## RECORDS SUPPLIED:
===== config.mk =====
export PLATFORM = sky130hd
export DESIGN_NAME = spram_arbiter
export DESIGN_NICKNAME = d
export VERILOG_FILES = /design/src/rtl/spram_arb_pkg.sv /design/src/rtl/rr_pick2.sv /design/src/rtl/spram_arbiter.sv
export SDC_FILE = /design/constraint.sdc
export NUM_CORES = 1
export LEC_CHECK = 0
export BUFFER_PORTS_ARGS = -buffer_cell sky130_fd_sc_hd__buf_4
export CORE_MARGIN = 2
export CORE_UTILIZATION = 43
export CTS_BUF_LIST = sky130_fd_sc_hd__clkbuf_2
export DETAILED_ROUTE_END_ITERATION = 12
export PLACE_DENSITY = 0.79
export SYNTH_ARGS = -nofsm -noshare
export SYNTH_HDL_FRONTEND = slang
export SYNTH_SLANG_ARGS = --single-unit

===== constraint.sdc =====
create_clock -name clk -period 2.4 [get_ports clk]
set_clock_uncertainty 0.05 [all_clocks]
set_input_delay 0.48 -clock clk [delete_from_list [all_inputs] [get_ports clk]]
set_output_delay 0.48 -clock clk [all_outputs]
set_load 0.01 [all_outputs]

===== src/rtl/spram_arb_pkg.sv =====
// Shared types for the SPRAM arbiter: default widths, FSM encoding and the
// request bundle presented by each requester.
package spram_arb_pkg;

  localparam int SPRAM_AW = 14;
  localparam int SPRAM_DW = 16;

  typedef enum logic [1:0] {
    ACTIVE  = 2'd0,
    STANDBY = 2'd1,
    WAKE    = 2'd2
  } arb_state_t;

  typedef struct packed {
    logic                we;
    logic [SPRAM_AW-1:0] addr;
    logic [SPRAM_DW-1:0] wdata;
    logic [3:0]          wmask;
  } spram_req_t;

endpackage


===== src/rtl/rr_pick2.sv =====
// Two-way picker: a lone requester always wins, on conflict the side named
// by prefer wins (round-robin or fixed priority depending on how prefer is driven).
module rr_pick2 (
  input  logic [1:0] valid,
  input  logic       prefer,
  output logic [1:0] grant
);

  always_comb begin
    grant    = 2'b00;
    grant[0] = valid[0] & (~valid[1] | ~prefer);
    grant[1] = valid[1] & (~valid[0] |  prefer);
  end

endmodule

## TASK INSTRUCTIONS:
Identify the lines above that contain the word "constraint", then copy them.

## RESPONSE TO THE EXERCISE:
export SDC_FILE = /design/constraint.sdc
===== constraint.sdc =====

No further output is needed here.